▸ **Assignment**
Please copy exactly the lines from the top of the data through the line containing "cell_and4: 3 lines", and nothing else.

Records from a data source
From an optimization exercise on the open Yosys and OpenROAD flow, aimed at small area; shortcuts taken in it are not production practice. The RTL was checked by simulation tests, not by an equivalence proof against the original design. No activity file was given, so power comes from the tool's default toggle rates.

==> flow/design.v, too long to show whole: its modules and the start of the top module <==
// module Tile_PECore: 458 lines
// module sb_mux_bit: 10 lines
// module cell_aoi222: 3 lines
// module cell_oai21: 3 lines
// module cb_mux_bit: 17 lines
// module cell_aoi22: 3 lines
// module cell_and4: 3 lines
// module cell_nand4: 3 lines
// module cell_fa: 4 lines
// module cell_ha: 4 lines
// module booth_enc: 13 lines
// module booth_sel: 5 lines
// module booth_sel0: 3 lines
// module booth_seln: 3 lines
// module booth_mul: 785 lines
module Tile_PECore (
  input [15:0] SB_T0_EAST_SB_IN_B16_0,
  input [0:0] SB_T0_EAST_SB_IN_B1_0,
  output [0:0] SB_T0_EAST_SB_OUT_B1,
  output [15:0] SB_T0_EAST_SB_OUT_B16,
  input [15:0] SB_T0_NORTH_SB_IN_B16_0,
  input [0:0] SB_T0_NORTH_SB_IN_B1_0,
  output [0:0] SB_T0_NORTH_SB_OUT_B1,
  output [15:0] SB_T0_NORTH_SB_OUT_B16,
  input [15:0] SB_T0_SOUTH_SB_IN_B16_0,
  input [0:0] SB_T0_SOUTH_SB_IN_B1_0,
  output [0:0] SB_T0_SOUTH_SB_OUT_B1,
  output [15:0] SB_T0_SOUTH_SB_OUT_B16,
  input [15:0] SB_T0_WEST_SB_IN_B16_0,
  input [0:0] SB_T0_WEST_SB_IN_B1_0,
  output [0:0] SB_T0_WEST_SB_OUT_B1,
  output [15:0] SB_T0_WEST_SB_OUT_B16,
  input [15:0] SB_T1_EAST_SB_IN_B16_0,
  input [0:0] SB_T1_EAST_SB_IN_B1_0,
  output [0:0] SB_T1_EAST_SB_OUT_B1,
  output [15:0] SB_T1_EAST_SB_OUT_B16,
  input [15:0] SB_T1_NORTH_SB_IN_B16_0,
  input [0:0] SB_T1_NORTH_SB_IN_B1_0,
  output [0:0] SB_T1_NORTH_SB_OUT_B1,
  output [15:0] SB_T1_NORTH_SB_OUT_B16,
  input [15:0] SB_T1_SOUTH_SB_IN_B16_0,
  input [0:0] SB_T1_SOUTH_SB_IN_B1_0,
  output [0:0] SB_T1_SOUTH_SB_OUT_B1,
  output [15:0] SB_T1_SOUTH_SB_OUT_B16,
  input [15:0] SB_T1_WEST_SB_IN_B16_0,
  input [0:0] SB_T1_WEST_SB_IN_B1_0,
  output [0:0] SB_T1_WEST_SB_OUT_B1,
  output [15:0] SB_T1_WEST_SB_OUT_B16,
  input [15:0] SB_T2_EAST_SB_IN_B16_0,
  input [0:0] SB_T2_EAST_SB_IN_B1_0,
  output [0:0] SB_T2_EAST_SB_OUT_B1,
  output [15:0] SB_T2_EAST_SB_OUT_B16,
  input [15:0] SB_T2_NORTH_SB_IN_B16_0,
  input [0:0] SB_T2_NORTH_SB_IN_B1_0,
  output [0:0] SB_T2_NORTH_SB_OUT_B1,
  output [15:0] SB_T2_NORTH_SB_OUT_B16,
  input [15:0] SB_T2_SOUTH_SB_IN_B16_0,
  input [0:0] SB_T2_SOUTH_SB_IN_B1_0,
  output [0:0] SB_T2_SOUTH_SB_OUT_B1,
  output [15:0] SB_T2_SOUTH_SB_OUT_B16,
  input [15:0] SB_T2_WEST_SB_IN_B16_0,
  input [0:0] SB_T2_WEST_SB_IN_B1_0,
  output [0:0] SB_T2_WEST_SB_OUT_B1,
  output [15:0] SB_T2_WEST_SB_OUT_B16,
  input [15:0] SB_T3_EAST_SB_IN_B16_0,
  input [0:0] SB_T3_EAST_SB_IN_B1_0,
  output [0:0] SB_T3_EAST_SB_OUT_B1,
  output [15:0] SB_T3_EAST_SB_OUT_B16,
  input [15:0] SB_T3_NORTH_SB_IN_B16_0,
  input [0:0] SB_T3_NORTH_SB_IN_B1_0,
  output [0:0] SB_T3_NORTH_SB_OUT_B1,
  output [15:0] SB_T3_NORTH_SB_OUT_B16,
  input [15:0] SB_T3_SOUTH_SB_IN_B16_0,
  input [0:0] SB_T3_SOUTH_SB_IN_B1_0,
  output [0:0] SB_T3_SOUTH_SB_OUT_B1,
  output [15:0] SB_T3_SOUTH_SB_OUT_B16,
  input [15:0] SB_T3_WEST_SB_IN_B16_0,
  input [0:0] SB_T3_WEST_SB_IN_B1_0,
  output [0:0] SB_T3_WEST_SB_OUT_B1,
  output [15:0] SB_T3_WEST_SB_OUT_B16,
  input [15:0] SB_T4_EAST_SB_IN_B16_0,
  input [0:0] SB_T4_EAST_SB_IN_B1_0,
  output [0:0] SB_T4_EAST_SB_OUT_B1,
  output [15:0] SB_T4_EAST_SB_OUT_B16,
  input [15:0] SB_T4_NORTH_SB_IN_B16_0,
  input [0:0] SB_T4_NORTH_SB_IN_B1_0,
  output [0:0] SB_T4_NORTH_SB_OUT_B1,
  output [15:0] SB_T4_NORTH_SB_OUT_B16,
  input [15:0] SB_T4_SOUTH_SB_IN_B16_0,
  input [0:0] SB_T4_SOUTH_SB_IN_B1_0,
  output [0:0] SB_T4_SOUTH_SB_OUT_B1,
  output [15:0] SB_T4_SOUTH_SB_OUT_B16,
  input [15:0] SB_T4_WEST_SB_IN_B16_0,
  // ...
==> flow/flow/run.sh <==
#!/bin/bash
# The standard layout, with three changes to how it is made:
#  - the port buffers use the smallest buffer cell (every port still gets its own buffer);
#  - synthesis buffers are removed at floorplan (REMOVE_ABC_BUFFERS) instead of at a
#    timing-driven global placement (GPL_TIMING_DRIVEN is 0 in config.mk).
set -euo pipefail
bash standard.sh "BUFFER_PORTS_ARGS=-buffer_cell sky130_fd_sc_hd__buf_1" REMOVE_ABC_BUFFERS=1 finish > make_finish.log 2>&1
==> flow/standard.sh <==
#!/bin/bash
# synth_recipe.tcl (not shown) runs the flow's synth.tcl, then flattens the netlist and writes it again
# the make line also repeats each setting of config.mk as NAME=value (left out here)
make -C /OpenROAD-flow-scripts/flow DESIGN_CONFIG=/design/flow/config.mk WORK_HOME=/design/flow/orfs CLKGATE_MAP_FILE= SYNTH_SCRIPT=/design/flow/synth_recipe.tcl "${@:-finish}"
==> flow/config.mk <==
export PLATFORM = sky130hd
export DESIGN_NAME = Tile_PECore
export DESIGN_NICKNAME = Tile_PECore
export VERILOG_FILES = /design/flow/design.v
export SDC_FILE = /design/flow/constraint.sdc
export NUM_CORES = 4
export LEC_CHECK = 0
export CAP_MARGIN = 20
export CELL_PAD_IN_SITES_DETAIL_PLACEMENT = 1
export CELL_PAD_IN_SITES_GLOBAL_PLACEMENT = 1
export CORE_MARGIN = 2
export CORE_UTILIZATION = 30
export GPL_TIMING_DRIVEN = 0
export PLACE_DENSITY = 0.42
export SLEW_MARGIN = 20
export SYNTH_HIERARCHICAL = 1
export SYNTH_MINIMUM_KEEP_SIZE = 0
==> flow/constraint.sdc <==
create_clock -name core_clock -period 25.0 [get_ports {clk}]
set_input_delay 5.0000 -clock core_clock [delete_from_list [all_inputs] [get_ports {clk}]]
set_output_delay 5.0000 -clock core_clock [all_outputs]
set_load 0.01 [all_outputs]
==> flow_summary.ini, run 1 <==
[clocking]
htree_levels = 4
cts-resized-gates = 0
clockBufferDepth = 2
path_clk_slew_ns = 0.07

[route]
dr.pass1.iters = 15
vias = 41362

[global_routing]
grt_use_met3 = 0.106
grt_max_degree = 92
grt-ovfl-total = 0

[floorplanning]
die-width_um = 327
fp.dieArea_um2 = 107000
start_util = 0.302

[placed_design]
gp_congestion = 1.00
placed_cells = 5526
postPlaceCellArea_um2 = 36900

[power]
p_comb_uw = 263
ir_drop_v = 0.0000537

[sta]
setup_viol = 0
final_max_slew_viol_count = 0
slew_headroom = 0.0799
skew_ns = 0.0130

[finish]
inverters = 90
multi_input_area_share = 0.675
nNetsFinal = 4885
clk_share = 0.0161
final_common_cell = buf_1
layoutNonFillerInstCount = 5613
seq_cell_count = 197
final_cell_mix = buf_1, a222oi_1, o21ai_1, dfrtp_1, mux2_2
regArea_um2 = 4930
nonClkBufAreaFrac = 0.120
n_all_buffers = 975
largest_class = multi-input gates

[worst_setup_path]
max_stage_delay_ns = 0.74
reg2reg_to = op_b_reg[9]$_DFFE_PP0P_
reg2reg_depth = 37
worstReg2RegStart = cb_sel[21]$_DFFE_PP0P_

[status]
status = no timing/DRC/antenna violations

[synth]
postSynthCellCount = 3365

[hold_path]
min_path_cells = 1
==> inputs of run 2 (changes only) <==
==> flow/flow/run.sh (replaced) <==
#!/bin/bash
# The standard layout, with these changes to how it is made:
#  - the port buffers use the smallest buffer cell (every port still gets its own buffer);
#  - synthesis buffers are removed at floorplan (REMOVE_ABC_BUFFERS) instead of at a
#    timing-driven global placement (GPL_TIMING_DRIVEN is 0 in config.mk);
#  - clock tree synthesis without dummy loads.
set -euo pipefail
bash standard.sh "BUFFER_PORTS_ARGS=-buffer_cell sky130_fd_sc_hd__buf_1" REMOVE_ABC_BUFFERS=1 \
  "CTS_ARGS=-sink_clustering_enable -repair_clock_nets -dont_use_dummy_load" \
  finish > make_finish.log 2>&1
--- a/flow/config.mk
+++ b/flow/config.mk
@@ -12,6 +12,7 @@
 export CORE_UTILIZATION = 30
 export GPL_TIMING_DRIVEN = 0
 export PLACE_DENSITY = 0.42
+export SETUP_SLACK_MARGIN = 0.5
 export SLEW_MARGIN = 20
 export SYNTH_HIERARCHICAL = 1
 export SYNTH_MINIMUM_KEEP_SIZE = 0
==> run 2 against run 1 <==
- still clean on timing, DRC and antenna
- worst setup slack improved by 0.42 ns
- non-clock buffer count shrank 1
- clock power decreased by about 20%
- critical endpoint is now SB_T3_WEST_SB_OUT_B1[0]
- largest power group unchanged
- highest routed layer unchanged
==> flow_summary.ini, run 2 <==
[floorplanning]
die-width_um = 327
start_util = 0.302
placementRows = 118
die_y_um = 327
fp.dieArea_um2 = 107000
pin_count = 903
core_area_um2 = 103000

[worst_setup_path]
max_stage_delay_ns = 0.66
criticalPathCategory = in2out
cp-end-kind = primary output
critPathTopFamily = adder cells
startpoint = SB_T0_NORTH_SB_IN_B16_0[3]
arrival_ns = 19.07
crit_fanout = 19
critPathLaunchType = primary input
crit_slowest_cell = a222oi_1
worstPathRequired_ns = 20.00
worstReg2RegStart = cb_sel[16]$_DFFE_PP0P_
cp_common_cell = fa_1
crit_buf_inv = 6

[power]
comb_power_share = 0.318
power_density_nw_per_um2 = 22.0
switchingPower_uw = 318
power_switching_share = 0.384
clockPowerShare = 0.297
ir_drop_v = 0.0000533
power_leakage_uw = 0.0134
p_int_uw = 509
seqPwrFrac = 0.385

[global_routing]
grt_max_degree = 92
grt-ovfl-total = 0
antenna_found_initial = 62
grt_pass1_vias = 39630
grt_use_total = 0.422
grt_pass1_wl_um = 325000

[sta]
rsz0062_at_grt = false
period_share = 0.963
setup_viol = 0
skew_ns = 0.0273
slew_headroom = 0.0990
fin_ws_ns = 0.925
period_minus_slack_ns = 24.07
final_max_slew_viol_count = 0
tightest_slew_ns = 1.35
hold_viol = 0
fmax_mhz = 41.5

[clocking]
path_clk_slew_ns = 0.06
cts-root-buf = clkbuf_16
clk_latency_ns = 0.51
cts_tree = built
holdBufCountCts = 0
cts_buffers = 17
clockBufferDepth = 2
cts-resized-gates = 7
clock-sinks = 197
post_cts_buffers = 0
htree_levels = 4

[route]
vias = 41318
final_antenna_net_count = 0
wl_per_cell_um = 42.2
drc_errors = 0
finalWirelength_um = 236000
dr.pass1.iters = 17
drt-initial-drc-count = 10269
via_per_inst = 7.38

[finish]
final_common_cell = buf_1
fillCellCount = 12358
syn2layout_area_growth_pct = 20.3
fin_util = 0.364
final_cell_mix = buf_1, a222oi_1, o21ai_1, dfrtp_1, mux2_2
nNetsFinal = 4884
reg.largest.list = sb16_sel: 40 flops, sb1_sel: 40 flops, cb_sel: 25 flops
drive_gt1_frac = 0.134

[synth]
syn_area_um2 = 31300
syn_area_per_cell_um2 = 9.30
yosys_warnings = 7
postSynthCellCount = 3365

[status]
status = no timing/DRC/antenna violations

[hold_path]
hold_path_class = reg2reg
hp-start = dbg_data[14]$_DFFE_PP0P_

[placed_design]
hpwl_um = 189000
pre_cts_ws_ns = 0.0942
gp_congestion = 1.00
port-buffer-count = 896

[job]
cap_viol_max_count = 0
run 2: final timing paths:
check / to / slack [ns] / depth (start not counted)
min in group asynchronous: cb_sel[10]$_DFFE_PP0P_ / 4.55 / 2
worst max register to register: op_b_reg[9]$_DFFE_PP0P_ / 11.07 / 34
max in group asynchronous: op_code[9]$_DFFE_PP0P_ / 19.47 / 3
worst max-delay path: SB_T3_WEST_SB_OUT_B1[0] / 0.93 / 40
worst min-delay path: dbg_data[14]$_DFFE_PP0P_ / 0.51 / 1
worst min register to register: dbg_data[14]$_DFFE_PP0P_ / 0.51 / 1
run 2: metrics by stage:
| step | TNS [ns] | hold slack (ns) | power [uW] | cells | cell area [um^2] |
|---|---|---|---|---|---|
| 2_1_floorplan | 0 | 0.471 | 407 | 3176 | 30100 |
| 3_3_place_gp | -456.18 | 0.488 | 573 | 5452 | 35200 |
| 3_5_place_dp | 0 | 0.491 | 575 | 5526 | 36900 |
| 4_1_cts | 0 | 0.508 | 819 | 5543 | 37400 |
| 5_1_grt | 0 | 0.520 | 846 | 5593 | 37600 |
| 6_report | 0 | 0.507 | 827 | 5597 | 37600 |
run 2: layout make-up:
type | instances | area (um^2) | share of cell area
antenna | 50 | 125 | 0.00332
clock buffer | 17 | 425 | 0.0113
inverter | 90 | 348 | 0.00924
multi-input combinational | 2889 | 25600 | 0.680
sequential | 197 | 4930 | 0.131
tap | 1380 | 1730 | 0.0459
timing repair buffer | 974 | 4490 | 0.119
run 2: power by group through the flow:
stage,Sequential (uW),Combinational (uW),Clock (uW)
final,319,263,245
after global routing,318,268,260
after CTS,319,251,250
after detailed placement,325,250,0
after global placement,325,248,0
after floorplan,325,82.4,0
run 2: routing by layer:
layer / routed length (um) / global-route usage / vias up
met4: 8670 / 0.142 / 4
met5: 27 / 0 / -
met3: 28400 / 0.107 / 417
met2: 103000 / 0.642 / 3241
li1: - / - / 16354
met1: 96000 / 0.581 / 21302
==> module cb_mux_bit, before the edit <==
module cb_mux_bit (
  input  [19:0] a,
  input  [19:0] h,
  output y
);
  wire [6:0] x;
  wire       x03;
  cell_aoi222 u_x0 (.a1(h[0]),  .a2(a[0]),  .b1(h[1]),  .b2(a[1]),  .c1(h[2]),  .c2(a[2]),  .y(x[0]));
  cell_aoi222 u_x1 (.a1(h[3]),  .a2(a[3]),  .b1(h[4]),  .b2(a[4]),  .c1(h[5]),  .c2(a[5]),  .y(x[1]));
  cell_aoi222 u_x2 (.a1(h[6]),  .a2(a[6]),  .b1(h[7]),  .b2(a[7]),  .c1(h[8]),  .c2(a[8]),  .y(x[2]));
  cell_aoi222 u_x3 (.a1(h[9]),  .a2(a[9]),  .b1(h[10]), .b2(a[10]), .c1(h[11]), .c2(a[11]), .y(x[3]));
  cell_aoi222 u_x4 (.a1(h[12]), .a2(a[12]), .b1(h[13]), .b2(a[13]), .c1(h[14]), .c2(a[14]), .y(x[4]));
  cell_aoi222 u_x5 (.a1(h[15]), .a2(a[15]), .b1(h[16]), .b2(a[16]), .c1(h[17]), .c2(a[17]), .y(x[5]));
  cell_aoi22  u_x6 (.a1(h[18]), .a2(a[18]), .b1(h[19]), .b2(a[19]), .y(x[6]));
  cell_and4   u_a  (.a(x[0]), .b(x[1]), .c(x[2]), .d(x[3]), .y(x03));
  cell_nand4  u_y  (.a(x03), .b(x[4]), .c(x[5]), .d(x[6]), .y(y));
endmodule
==> inputs of run 3 (changes only) <==
--- a/flow/design.v
+++ b/flow/design.v
@@ -477,7 +477,7 @@
   input  [19:0] h,
   output y
 );
-  wire [6:0] x;
+  wire [5:0] x;
   wire       x03;
   cell_aoi222 u_x0 (.a1(h[0]),  .a2(a[0]),  .b1(h[1]),  .b2(a[1]),  .c1(h[2]),  .c2(a[2]),  .y(x[0]));
   cell_aoi222 u_x1 (.a1(h[3]),  .a2(a[3]),  .b1(h[4]),  .b2(a[4]),  .c1(h[5]),  .c2(a[5]),  .y(x[1]));
@@ -485,12 +485,12 @@
   cell_aoi222 u_x3 (.a1(h[9]),  .a2(a[9]),  .b1(h[10]), .b2(a[10]), .c1(h[11]), .c2(a[11]), .y(x[3]));
   cell_aoi222 u_x4 (.a1(h[12]), .a2(a[12]), .b1(h[13]), .b2(a[13]), .c1(h[14]), .c2(a[14]), .y(x[4]));
   cell_aoi222 u_x5 (.a1(h[15]), .a2(a[15]), .b1(h[16]), .b2(a[16]), .c1(h[17]), .c2(a[17]), .y(x[5]));
-  cell_aoi22  u_x6 (.a1(h[18]), .a2(a[18]), .b1(h[19]), .b2(a[19]), .y(x[6]));
   cell_and4   u_a  (.a(x[0]), .b(x[1]), .c(x[2]), .d(x[3]), .y(x03));
-  cell_nand4  u_y  (.a(x03), .b(x[4]), .c(x[5]), .d(x[6]), .y(y));
+  cb_mux_tail u_y  (.x03(x03), .x4(x[4]), .x5(x[5]), .h18(h[18]), .a18(a[18]), .h19(h[19]), .a19(a[19]), .y(y));
 endmodule
-module cell_aoi22 (input a1, a2, b1, b2, output y);
-  assign y = ~((a1 & a2) | (b1 & b2));
+module cb_mux_tail (input x03, x4, x5, h18, a18, h19, a19, output y);
+  wire x6 = ~((h18 & a18) | (h19 & a19));
+  assign y = ~(x03 & x4 & x5 & x6);
 endmodule
 module cell_and4 (input a, b, c, d, output y);
   assign y = a & b & c & d;
--- a/flow/config.mk
+++ b/flow/config.mk
@@ -5,7 +5,7 @@
 export SDC_FILE = /design/flow/constraint.sdc
 export NUM_CORES = 4
 export LEC_CHECK = 0
-export CAP_MARGIN = 20
+export CAP_MARGIN = 3
 export CELL_PAD_IN_SITES_DETAIL_PLACEMENT = 1
 export CELL_PAD_IN_SITES_GLOBAL_PLACEMENT = 1
 export CORE_MARGIN = 2
@@ -13,6 +13,6 @@
 export GPL_TIMING_DRIVEN = 0
 export PLACE_DENSITY = 0.42
 export SETUP_SLACK_MARGIN = 0.5
-export SLEW_MARGIN = 20
+export SLEW_MARGIN = 3
 export SYNTH_HIERARCHICAL = 1
 export SYNTH_MINIMUM_KEEP_SIZE = 0
==> run 3 against run 2 <==
- the layout now fails its checks (max-capacitance violations, max-slew violations)
- clock power about the same
- clock-buffer cell count unchanged
- via count shrank 0.72%
- sequential power barely moved
- sequential cell count stayed put
- maximum frequency up 0.31%
- utilization decreased by 0.41 points
- global-route usage is 0.13 points lower
- clock skew is 0.0025 ns higher
==> flow_summary.ini, run 3 <==
[status]
status = failed layout checks
violations = max-capacitance violations, max-slew violations

[sta]
period_share = 0.960
period_minus_slack_ns = 24.00
fmax_mhz = 41.7
hold_viol = 0
setup_tns_ns = 0
slew_headroom = -0.00464
rsz0062_at_grt = false
setup_viol = 0
skew_ns = 0.0298
final_max_slew_viol_count = 34
tightest_slew_ns = 1.50

[floorplanning]
placementRows = 118
start_util = 0.301
pin_count = 903
core_area_um2 = 103000
die_y_um = 326
die-width_um = 326
fp.dieArea_um2 = 106000

[worst_setup_path]
crit_buf_inv = 6
worstReg2RegStart = cb_sel[21]$_DFFE_PP0P_
criticalPathCategory = in2out
max_stage_delay_ns = 0.79
cp_common_cell = fa_1
crit_slowest_cell = mux2i_1
crit_fanout = 30
reg2reg_to = op_b_reg[10]$_DFFE_PP0P_
critPathLaunchType = primary input
critPathTopFamily = adder cells
ff2ff_setup_slack_ns = 10.81
cp-end-kind = primary output
worstPathRequired_ns = 20.00
reg2reg_depth = 38
arrival_ns = 19.00

[finish]
reg.largest.list = sb16_sel: 40 flops, sb1_sel: 40 flops, cb_sel: 25 flops
drive_gt1_frac = 0.109
final_cell_mix = buf_1, a222oi_1, o21ai_1, dfrtp_1, mux2_2
nNetsFinal = 4877
syn2layout_area_growth_pct = 19.3
final_common_cell = buf_1
fin_util = 0.360

[power]
switchingPower_uw = 315
clockPowerShare = 0.296
p_int_uw = 509
ir_drop_v = 0.0000488
power_leakage_uw = 0.0133
comb_power_share = 0.317
seqPwrFrac = 0.387
power_switching_share = 0.382
power_density_nw_per_um2 = 22.2

[clocking]
clk_latency_ns = 0.51
htree_levels = 4
clock-sinks = 197
cts_buffers = 17
clockBufferDepth = 2
path_clk_slew_ns = 0.06
cts_tree = built
cts-root-buf = clkbuf_16

[global_routing]
grt_max_degree = 111
antenna_found_initial = 56
grt_pass1_vias = 39702
grt-ovfl-total = 0
grt_use_total = 0.421
grt_pass1_wl_um = 324000

[route]
vias = 41020
drc_errors = 0
wl_met3_um = 29400
via_per_inst = 7.34
met2_length_um = 101000
met1_length_um = 95200
dr.pass1.iters = 15
top_layer_used = met5
wl_per_cell_um = 42.1
drt-initial-drc-count = 10047
finalWirelength_um = 235000
final_antenna_net_count = 0

[synth]
yosys_warnings = 7
syn_area_um2 = 31100
syn_area_per_cell_um2 = 9.24
postSynthCellCount = 3365

[hold_path]
hold_path_class = reg2reg
min_to = dbg_data[0]$_DFFE_PP0P_
hp-start = dbg_data[0]$_DFFE_PP0P_
min_path_cells = 1

[placed_design]
gp_congestion = 1.02
port-buffer-count = 896
hpwl_um = 188000

[job]
cap_viol_max_count = 5
[run 3: cell count changes in the layout (fill, tap and decap cells not counted), moves of 7 or more]
cell and change:
nor2_1 +36, a22oi_1 +36, inv_2 -7, o21ai_4 -7, nor2b_1 +14, a22oi_2 -36, nor2_2 -34, inv_1 +10
nor2b_2 -17, buf_16 -7, buf_4 +11, buf_6 -15
[run 3: per-stage QoR]
step / setup slack (ns) / total power, uW / cells / hold slack [ns] / cell area, um^2
3_5_place_dp: -0.354 / 573 / 5506 / 0.494 / 36200
6_report: 0.999 / 823 / 5587 / 0.508 / 37100
4_1_cts: 0.657 / 816 / 5534 / 0.509 / 36800
2_1_floorplan: 3.82 / 407 / 3176 / 0.471 / 30000
5_1_grt: 0.500 / 843 / 5581 / 0.522 / 37100
3_3_place_gp: -2.94 / 572 / 5452 / 0.483 / 35000
[run 3: area by class of cell]
| type | instances | area (um^2) |
|---|---|---|
| fillers | 12351 | 66100 |
| diodes | 47 | 118 |
| inverters | 90 | 348 |
| clock buffers | 17 | 425 |
| well taps | 1380 | 1730 |
| multi-input cells | 2889 | 25200 |
| flip-flops and latches | 197 | 4930 |
| repair buffers | 967 | 4320 |
[run 3: power by group through the flow]
stage / registers (uW) / clock network [uW] / logic (uW)
after CTS: 319 / 249 / 249
after detailed placement: 325 / 0 / 248
after global routing: 318 / 258 / 266
after floorplan: 325 / 0 / 82.0
final: 319 / 243 / 261
after global placement: 325 / 0 / 247
[run 3: worst max path at each step]
stage                                           start                         to  depth (start not counted)
after floorplan             SB_T1_EAST_SB_IN_B16_0[2]    SB_T0_EAST_SB_OUT_B1[0]                         38
after CTS                  SB_T2_SOUTH_SB_IN_B16_0[2]   SB_T0_SOUTH_SB_OUT_B1[0]                         39
after detailed placement   SB_T2_SOUTH_SB_IN_B16_0[2]   SB_T0_SOUTH_SB_OUT_B1[0]                         40
after global routing       SB_T0_NORTH_SB_IN_B16_0[3]   SB_T3_NORTH_SB_OUT_B1[0]                         40
after global placement     SB_T0_NORTH_SB_IN_B16_0[2]  SB_T2_WEST_SB_OUT_B16[12]                         36
final                     SB_T2_SOUTH_SB_IN_B16_0[15]   SB_T3_NORTH_SB_OUT_B1[0]                         38
[run 3: what timing repair did]
action / CTS / global route
pin swaps: 4 / 2
hold buffers: 0 / 0
buffers inserted: 11 / 3
resized for setup: 21 / 23
gates cloned: 0 / 0
endpoints found under the setup margin: 20 / 20
[run 3: layer usage]
layer / track usage / up-vias
li1: - / 16340
met1: 0.573 / 21092
met2: 0.637 / 3135
met3: 0.119 / 439
met4: 0.141 / 14
met5: 0.00799 / -
==> inputs of run 4 (changes only) <==
--- a/flow/config.mk
+++ b/flow/config.mk
@@ -5,7 +5,7 @@
 export SDC_FILE = /design/flow/constraint.sdc
 export NUM_CORES = 4
 export LEC_CHECK = 0
-export CAP_MARGIN = 3
+export CAP_MARGIN = 20
 export CELL_PAD_IN_SITES_DETAIL_PLACEMENT = 1
 export CELL_PAD_IN_SITES_GLOBAL_PLACEMENT = 1
 export CORE_MARGIN = 2
@@ -13,6 +13,6 @@
 export GPL_TIMING_DRIVEN = 0
 export PLACE_DENSITY = 0.42
 export SETUP_SLACK_MARGIN = 0.5
-export SLEW_MARGIN = 3
+export SLEW_MARGIN = 20
 export SYNTH_HIERARCHICAL = 1
 export SYNTH_MINIMUM_KEEP_SIZE = 0
==> run 4 against run 3 <==
- the run now finishes clean
- sequential share of layout area decreased by 0.14 points
- via count rose by 0.37%
- synthesized cell count is the same
- worst setup slack got worse by 0.0094 ns
- total power increased by 0.28%
- global-route usage up 0.11 points
- non-clock buffer count increased by 3
- area after synthesis is the same
- clock skew grew 0.0088 ns
- maximum frequency about the same
- utilization grew 0.41 points
- worst hold slack worse by 0.0026 ns
- critical path type unchanged
- largest power group unchanged
- highest routed layer unchanged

▸ **Result for this task**
From an optimization exercise on the open Yosys and OpenROAD flow, aimed at small area; shortcuts taken in it are not production practice. The RTL was checked by simulation tests, not by an equivalence proof against the original design. No activity file was given, so power comes from the tool's default toggle rates.

==> flow/design.v, too long to show whole: its modules and the start of the top module <==
// module Tile_PECore: 458 lines
// module sb_mux_bit: 10 lines
// module cell_aoi222: 3 lines
// module cell_oai21: 3 lines
// module cb_mux_bit: 17 lines
// module cell_aoi22: 3 lines
// module cell_and4: 3 lines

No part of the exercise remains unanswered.